Culture in a Petri Dish

Jeremiah is known as the 'weeping prophet,' and even referred to as a whiner sometimes. People at work, where we proofread Bibles, skip over Jeremiah and Lamentations on the sign-out sheet because 'he's so depressing.' He's constantly crying out over his people's destruction, calling for them to turn back to the Lord, interceding with tears before the Lord.

I like reading Jeremiah. It makes me think. A lot. Israel had turned its back on God and followed after worthless gods. Today, people in the 'church' like to say 'America has turned its back on God! They kill babies and worship sex and use foul language!'

Well, first of all, America never was God's chosen nation. There were several Christian principles upon which the country's laws were roughly based. But it was not a theocracy. There were many Christians among those who made up the young new country. There were also many people of varying degrees and types of faith. (Thomas Jefferson wrote his own selective version of the Bible!) If our country's culture has become increasingly degraded (which I believe is a false perception), but if true, perhaps it is because the church has become increasingly detached, irrelevant, and defensive, rather than lovingly engaged, current to God's kingdom plan, and confident in our God's holy love.

We should be transcendently concerned with fixing the health of our churches and families and not with fixing our culture.

Culture, that elusive term, is not so bad in and of itself. Culture is people. And aren't people, the people around us, in our culture, the ones Jesus calls our neighbors? The liberals, the conservatives, the gays, the bigots, the rich, the poor. Christianity, after all, is not independent of its culture. God uses the culture to grow and challenge His church. And he uses healthy, growing Christians to spread life into the culture. The difference is we live blamelessly within our culture, not disdainfully apart from, or even indifferent to, our culture.

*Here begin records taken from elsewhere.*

$ cat src/rtl/rd_parity_status.sv
module rd_parity_status
   import rps_pkg::*;
#(
   parameter int DATA_W     = 32,
   parameter int LANE_W     = 8,
   parameter int HALF_W     = 16,
   parameter int BYTE_W     = 8,
   parameter bit ODD_PARITY = 1'b0,
   localparam int LANES      = DATA_W / LANE_W,
   localparam int HALF_LANES = HALF_W / LANE_W,
   localparam int BYTE_LANES = BYTE_W / LANE_W
) (
   input  logic              clk,
   input  logic              rst,
   input  logic [DATA_W-1:0] dat_i,
   input  logic [LANES-1:0]  par_i,
   input  logic [LANES-1:0]  be_n_i,
   input  logic              bs8_n_i,
   input  logic              bs16_n_i,
   input  logic              wr_i,
   input  logic              rdy_n_i,
   input  logic              brdy_n_i,
   input  logic              tri_test_i,
   output logic              perr_n_o,
   output logic              perr_oe_o
);

   if (DATA_W % LANE_W != 0) begin : g_bad_lane
      $error("DATA_W must be a multiple of LANE_W");
   end
   if (BYTE_W > HALF_W || HALF_W > DATA_W) begin : g_bad_size
      $error("bus sizes must satisfy BYTE_W <= HALF_W <= DATA_W");
   end
   if (BYTE_LANES < 1) begin : g_bad_byte
      $error("BYTE_W must hold at least one lane");
   end

   logic [LANES-1:0] lane_en;
   logic [LANES-1:0] lane_err;
   logic             rd_done;

   rps_width_decode #(
      .LANES(LANES), .HALF_LANES(HALF_LANES), .BYTE_LANES(BYTE_LANES)
   ) u_wdec (
      .bs8_n(bs8_n_i), .bs16_n(bs16_n_i), .be_n(be_n_i), .lane_en(lane_en)
   );

   for (genvar k = 0; k < LANES; k++) begin : g_chk
      rps_lane_check #(.LANE_W(LANE_W), .ODD_PARITY(ODD_PARITY)) u_lane (
         .data(dat_i[k*LANE_W +: LANE_W]),
         .par (par_i[k]),
         .err (lane_err[k])
      );
   end

   assign rd_done = ~wr_i & ~(rdy_n_i & brdy_n_i);

   rps_status_reg #(.LANES(LANES)) u_stat (
      .clk(clk), .rst(rst), .rd_done(rd_done),
      .lane_err(lane_err), .lane_en(lane_en), .status_n(perr_n_o)
   );

   assign perr_oe_o = ~tri_test_i;

endmodule
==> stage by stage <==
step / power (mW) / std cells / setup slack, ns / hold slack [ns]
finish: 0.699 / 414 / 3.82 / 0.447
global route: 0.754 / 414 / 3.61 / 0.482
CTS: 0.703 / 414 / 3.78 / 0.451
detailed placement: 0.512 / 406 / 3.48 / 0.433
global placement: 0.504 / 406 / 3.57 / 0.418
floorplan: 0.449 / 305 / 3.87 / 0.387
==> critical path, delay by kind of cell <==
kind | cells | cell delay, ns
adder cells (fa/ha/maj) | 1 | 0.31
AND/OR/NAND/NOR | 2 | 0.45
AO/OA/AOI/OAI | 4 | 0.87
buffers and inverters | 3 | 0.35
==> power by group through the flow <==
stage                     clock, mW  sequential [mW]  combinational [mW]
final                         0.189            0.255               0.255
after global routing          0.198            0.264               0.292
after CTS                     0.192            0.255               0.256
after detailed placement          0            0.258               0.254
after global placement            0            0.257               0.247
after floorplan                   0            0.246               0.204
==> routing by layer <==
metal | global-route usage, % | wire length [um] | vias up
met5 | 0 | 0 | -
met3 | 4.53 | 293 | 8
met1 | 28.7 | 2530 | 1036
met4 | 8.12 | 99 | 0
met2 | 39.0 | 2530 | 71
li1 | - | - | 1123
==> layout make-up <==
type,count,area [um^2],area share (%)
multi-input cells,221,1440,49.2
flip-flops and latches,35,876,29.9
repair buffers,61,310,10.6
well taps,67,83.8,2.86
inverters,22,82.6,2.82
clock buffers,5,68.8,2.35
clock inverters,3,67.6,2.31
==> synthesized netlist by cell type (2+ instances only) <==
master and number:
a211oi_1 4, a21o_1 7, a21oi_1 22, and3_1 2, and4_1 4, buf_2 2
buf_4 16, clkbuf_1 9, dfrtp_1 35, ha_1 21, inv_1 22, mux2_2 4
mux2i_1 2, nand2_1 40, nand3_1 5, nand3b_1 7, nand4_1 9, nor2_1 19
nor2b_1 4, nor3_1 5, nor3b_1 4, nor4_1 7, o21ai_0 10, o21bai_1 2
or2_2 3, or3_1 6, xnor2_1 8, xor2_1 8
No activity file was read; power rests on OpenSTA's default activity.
--- src/rtl/bt_out_stage.sv ---
module bt_out_stage (
  input  logic clk,
  input  logic rst,
  input  logic restart_i,
  input  logic en_i,
  input  logic fire_i,
  output logic tick_o,
  output logic wave_o
);
  logic tick_q;
  logic wave_q;

  always_ff @(posedge clk) begin
    if (rst) begin
      tick_q <= 1'b0;
      wave_q <= 1'b0;
    end else begin
      tick_q <= fire_i;
      if (restart_i || !en_i) begin
        wave_q <= 1'b0;
      end else if (fire_i) begin
        wave_q <= !wave_q;
      end
    end
  end

  assign tick_o = tick_q;
  assign wave_o = wave_q;

  // the square wave only rises together with a tick
  assert_wave_rise_R8: assert property (@(posedge clk) disable iff (rst)
    $rose(wave_q) |-> tick_q);
  // the cycle after a write carries no tick and a low wave
  assert_quiet_after_write_R7: assert property (@(posedge clk) disable iff (rst)
    restart_i |=> (!tick_q && !wave_q));
endmodule

--- src/rtl/baud_tick_gen.sv ---
module baud_tick_gen
  import bt_pkg::*;
#(
  parameter int CNT_W  = BT_CNT_W,
  parameter int PRE_W  = BT_PRE_W,
  parameter int EN_BIT = BT_EN_BIT
) (
  input  logic        clk,
  input  logic        rst,
  input  logic        cfg_wr,
  input  logic [31:0] cfg_wdata,
  output logic [31:0] cfg_rdata,
  output logic        tick_o,
  output logic        wave_o
);
  localparam int DIV_MSB = BT_DIV_LSB + CNT_W - 1;

  logic             en;
  logic             pre_sel;
  logic [CNT_W-1:0] reload;
  logic             step;
  logic             fire;

  bt_ctrl_reg #(.CNT_W(CNT_W), .EN_BIT(EN_BIT)) u_ctrl (
    .clk      (clk),
    .rst      (rst),
    .wr_i     (cfg_wr),
    .wdata_i  (cfg_wdata),
    .en_o     (en),
    .pre_o    (pre_sel),
    .reload_o (reload),
    .word_o   (cfg_rdata)
  );

  bt_prescaler #(.PRE_W(PRE_W)) u_pre (
    .clk       (clk),
    .rst       (rst),
    .restart_i (cfg_wr),
    .en_i      (en),
    .pre_sel_i (pre_sel),
    .step_o    (step)
  );

  bt_reload_counter #(.CNT_W(CNT_W)) u_cnt (
    .clk           (clk),
    .rst           (rst),
    .restart_i     (cfg_wr),
    .restart_val_i (cfg_wdata[DIV_MSB:BT_DIV_LSB]),
    .reload_i      (reload),
    .step_i        (step),
    .fire_o        (fire)
  );

  bt_out_stage u_out (
    .clk       (clk),
    .rst       (rst),
    .restart_i (cfg_wr),
    .en_i      (en),
    .fire_i    (fire),
    .tick_o    (tick_o),
    .wave_o    (wave_o)
  );

  // a disabled generator issues no tick on the following edge
  assert_silent_when_off_R3: assert property (@(posedge clk) disable iff (rst)
    !en |=> !tick_o);
endmodule

--- config.mk ---
export PLATFORM = sky130hd
export DESIGN_NAME = baud_tick_gen
export DESIGN_NICKNAME = d
export VERILOG_FILES = /design/src/rtl/bt_pkg.sv /design/src/rtl/bt_ctrl_reg.sv /design/src/rtl/bt_prescaler.sv /design/src/rtl/bt_reload_counter.sv /design/src/rtl/bt_out_stage.sv /design/src/rtl/baud_tick_gen.sv
export SDC_FILE = /design/constraint.sdc
export NUM_CORES = 1
export LEC_CHECK = 0
export ABC_AREA = 1
export ABC_CLOCK_PERIOD_IN_PS = 4600
export BUFFER_PORTS_ARGS = -buffer_cell sky130_fd_sc_hd__buf_2
export CAP_MARGIN = 40
export CORE_ASPECT_RATIO = 1.2
export CORE_MARGIN = 1
export CORE_UTILIZATION = 54
export DETAILED_ROUTE_END_ITERATION = 8
export GPL_ROUTABILITY_DRIVEN = 0
export GPL_TIMING_DRIVEN = 0
export PLACE_DENSITY = 0.91
export SLEW_MARGIN = 20
export SYNTH_ARGS = -nofsm -noshare
export SYNTH_HDL_FRONTEND = slang
export SYNTH_HIERARCHICAL = 1
export SYNTH_SLANG_ARGS = --single-unit
--- constraint.sdc ---
create_clock -name clk -period 4.6 [get_ports clk]
set_clock_uncertainty 0.15 [all_clocks]
set_input_delay 0.92 -clock clk [delete_from_list [all_inputs] [get_ports clk]]
set_output_delay 0.92 -clock clk [all_outputs]
set_load 0.02 [all_outputs]
<file path="src/rtl/sdram_dec_pkg.sv">
package sdram_dec_pkg;

  typedef enum logic [2:0] {
    CMD_NOP = 3'd0,
    CMD_ACT = 3'd1,
    CMD_RD  = 3'd2,
    CMD_WR  = 3'd3,
    CMD_PRE = 3'd4,
    CMD_REF = 3'd5,
    CMD_MRS = 3'd6,
    CMD_BST = 3'd7
  } cmd_e;

  localparam logic [2:0] BL_RESET = 3'b010;
  localparam logic [2:0] CL_RESET = 3'b010;

  function automatic logic bl_legal(input logic [2:0] code);
    return (code == 3'b001) || (code == 3'b010) || (code == 3'b011);
  endfunction

  function automatic logic cl_legal(input logic [2:0] code);
    return (code == 3'b010) || (code == 3'b110) || (code == 3'b011);
  endfunction

endpackage

</file>
<file path="src/rtl/sdram_cmd_decode.sv">
module sdram_cmd_decode
  import sdram_dec_pkg::*;
(
  input  logic cs_n,
  input  logic ras_n,
  input  logic cas_n,
  input  logic we_n,
  output cmd_e cmd
);

  always_comb begin
    if (cs_n) begin
      cmd = CMD_NOP;
    end else begin
      unique case ({ras_n, cas_n, we_n})
        3'b011:  cmd = CMD_ACT;
        3'b101:  cmd = CMD_RD;
        3'b100:  cmd = CMD_WR;
        3'b010:  cmd = CMD_PRE;
        3'b001:  cmd = CMD_REF;
        3'b000:  cmd = CMD_MRS;
        3'b110:  cmd = CMD_BST;
        default: cmd = CMD_NOP;
      endcase
    end
  end

endmodule

</file>
<file path="src/rtl/sdram_bank_tracker.sv">
module sdram_bank_tracker #(
  parameter int NUM_BANKS = 4,
  parameter int ROW_W     = 13,
  parameter int CNT_W     = 3,
  localparam int BA_W     = $clog2(NUM_BANKS)
) (
  input  logic                             clk,
  input  logic                             rst,
  input  logic                             act_v,
  input  logic                             ap_v,
  input  logic [BA_W-1:0]                  bank_sel,
  input  logic [NUM_BANKS-1:0]             close_vec,
  input  logic [ROW_W-1:0]                 row_in,
  input  logic [CNT_W-1:0]                 ap_len,
  output logic [NUM_BANKS-1:0]             open_vec,
  output logic [NUM_BANKS-1:0]             busy_vec,
  output logic [NUM_BANKS-1:0][ROW_W-1:0]  rows
);

  for (genvar b = 0; b < NUM_BANKS; b++) begin : g_bank
    logic [CNT_W-1:0] cnt_q;
    logic             hit;

    assign hit         = (bank_sel == BA_W'(b));
    assign busy_vec[b] = (cnt_q != '0);

    always_ff @(posedge clk) begin
      if (rst) begin
        open_vec[b] <= 1'b0;
        cnt_q       <= '0;
        rows[b]     <= '0;
      end else if (close_vec[b]) begin
        open_vec[b] <= 1'b0;
        cnt_q       <= '0;
      end else if (act_v && hit) begin
        open_vec[b] <= 1'b1;
        rows[b]     <= row_in;
      end else if (ap_v && hit) begin
        cnt_q <= ap_len;
      end else if (cnt_q != '0) begin
        cnt_q <= cnt_q - 1'b1;
        if (cnt_q == CNT_W'(1)) begin
          open_vec[b] <= 1'b0;
        end
      end
    end
  end

endmodule

</file>
<file path="src/rtl/sdram_mode_reg.sv">
module sdram_mode_reg
  import sdram_dec_pkg::*;
#(
  parameter int ADDR_W = 13,
  parameter int BA_W   = 2,
  parameter int UP_LSB = 7,
  parameter int DLL_BIT = 8,
  localparam int UP_W  = ADDR_W - UP_LSB
) (
  input  logic              clk,
  input  logic              rst,
  input  logic              mrs_req,
  input  logic [BA_W-1:0]   ba,
  input  logic [ADDR_W-1:0] addr,
  output logic              mode_ok,
  output logic [2:0]        bl_code,
  output logic              bt,
  output logic [2:0]        cl_code,
  output logic              dll_pulse
);

  localparam logic [UP_W-1:0] DLL_FORM = UP_W'(1) << (DLL_BIT - UP_LSB);

  logic [UP_W-1:0] upper;
  logic            is_normal;
  logic            is_dll;
  logic            fields_ok;
  logic            dll_pend_q;
  logic            apply;

  assign upper     = addr[ADDR_W-1:UP_LSB];
  assign is_normal = (upper == '0);
  assign is_dll    = (upper == DLL_FORM);
  assign fields_ok = bl_legal(addr[2:0]) && cl_legal(addr[6:4]);
  assign mode_ok   = (ba == '0) && fields_ok &&
                     (is_normal || (is_dll && !dll_pend_q));
  assign apply     = mrs_req && mode_ok;

  always_ff @(posedge clk) begin
    if (rst) begin
      bl_code    <= BL_RESET;
      bt         <= 1'b0;
      cl_code    <= CL_RESET;
      dll_pend_q <= 1'b0;
      dll_pulse  <= 1'b0;
    end else begin
      dll_pulse <= apply && is_dll;
      if (apply) begin
        bl_code    <= addr[2:0];
        bt         <= addr[3];
        cl_code    <= addr[6:4];
        dll_pend_q <= is_dll;
      end
    end
  end

endmodule

</file>
<file path="src/rtl/sdram_cmd_ctrl.sv">
module sdram_cmd_ctrl
  import sdram_dec_pkg::*;
#(
  parameter int NUM_BANKS = 4,
  parameter int ADDR_W    = 13,
  parameter int ROW_W     = 13,
  parameter int COL_W     = 10,
  parameter int AP_BIT    = 10,
  localparam int BA_W     = $clog2(NUM_BANKS),
  localparam int CNT_W    = 3
) (
  input  logic                 clk,
  input  logic                 rst,
  input  logic                 cs_n,
  input  logic                 ras_n,
  input  logic                 cas_n,
  input  logic                 we_n,
  input  logic [BA_W-1:0]      ba,
  input  logic [ADDR_W-1:0]    addr,
  output logic [2:0]           cmd_o,
  output logic                 err_o,
  output logic [BA_W-1:0]      bank_o,
  output logic [ROW_W-1:0]     row_o,
  output logic [COL_W-1:0]     col_o,
  output logic                 ap_o,
  output logic [2:0]           bl_o,
  output logic                 bt_o,
  output logic [2:0]           cl_o,
  output logic                 dll_rst_o,
  output logic [NUM_BANKS-1:0] open_o
);

  cmd_e                            raw_cmd;
  cmd_e                            issue;
  logic                            ok;
  logic                            mode_ok;
  logic [NUM_BANKS-1:0]            busy_vec;
  logic [NUM_BANKS-1:0]            close_vec;
  logic [NUM_BANKS-1:0][ROW_W-1:0] rows;
  logic [CNT_W-1:0]                ap_len;
  logic                            flag;

  assign flag = addr[AP_BIT];

  sdram_cmd_decode u_dec (
    .cs_n (cs_n),
    .ras_n(ras_n),
    .cas_n(cas_n),
    .we_n (we_n),
    .cmd  (raw_cmd)
  );

  sdram_mode_reg #(
    .ADDR_W(ADDR_W),
    .BA_W  (BA_W)
  ) u_mode (
    .clk      (clk),
    .rst      (rst),
    .mrs_req  (raw_cmd == CMD_MRS),
    .ba       (ba),
    .addr     (addr),
    .mode_ok  (mode_ok),
    .bl_code  (bl_o),
    .bt       (bt_o),
    .cl_code  (cl_o),
    .dll_pulse(dll_rst_o)
  );

  always_comb begin
    unique case (raw_cmd)
      CMD_ACT:         ok = !open_o[ba];
      CMD_RD, CMD_WR:  ok = open_o[ba] && !busy_vec[ba];
      CMD_REF:         ok = (open_o == '0);
      CMD_MRS:         ok = mode_ok;
      default:         ok = 1'b1;
    endcase
    issue = ok ? raw_cmd : CMD_NOP;
  end

  always_comb begin
    close_vec = '0;
    if (issue == CMD_PRE) begin
      if (flag) close_vec = '1;
      else      close_vec[ba] = 1'b1;
    end
  end

  assign ap_len = CNT_W'(1) << (bl_o - 3'd1);

  sdram_bank_tracker #(
    .NUM_BANKS(NUM_BANKS),
    .ROW_W    (ROW_W),
    .CNT_W    (CNT_W)
  ) u_banks (
    .clk      (clk),
    .rst      (rst),
    .act_v    (issue == CMD_ACT),
    .ap_v     (((issue == CMD_RD) || (issue == CMD_WR)) && flag),
    .bank_sel (ba),
    .close_vec(close_vec),
    .row_in   (addr[ROW_W-1:0]),
    .ap_len   (ap_len),
    .open_vec (open_o),
    .busy_vec (busy_vec),
    .rows     (rows)
  );

  always_ff @(posedge clk) begin
    if (rst) begin
      cmd_o  <= CMD_NOP;
      err_o  <= 1'b0;
      bank_o <= '0;
      row_o  <= '0;
      col_o  <= '0;
      ap_o   <= 1'b0;
    end else begin
      cmd_o <= issue;
      err_o <= !ok;
      if (ok) begin
        unique case (raw_cmd)
          CMD_ACT: begin
            bank_o <= ba;
            row_o  <= addr[ROW_W-1:0];
            ap_o   <= 1'b0;
          end
          CMD_RD, CMD_WR: begin
            bank_o <= ba;
            row_o  <= rows[ba];
            col_o  <= addr[COL_W-1:0];
            ap_o   <= flag;
          end
          CMD_PRE: begin
            bank_o <= ba;
            ap_o   <= flag;
          end
          CMD_NOP: ;
          default: ap_o <= 1'b0;
        endcase
      end
    end
  end

endmodule

</file>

Jesus came into His culture and surrounded Himself with the least religious people, and if they let Him, He changed their lives. If America has 'turned its back on God,' it is because the church has turned its back on God's way of touching the world and changing lives.



For more thoughts on what God's way might be like, pick up Blue Like Jazz or Searching for God Knows What. Excellent thoughts, great writing!

Friday, May 30, 2008

Sticky Thoughts

If it's been forever since I've written here, it's not for lack of things going on. I do keep relatively busy with 2 jobs, youth group, friends, church stuff. But I never thought I was extraordinarily busy.

Suddenly aware of tension headaches and a constant stiff neck, I realized, This isn't normal. A kind friend gave me a neck and shoulder massage at work and asked me if I was stressed out about something. I thought, I have nothing to be stressed about--I'm not that busy. But why would my body be reacting like this?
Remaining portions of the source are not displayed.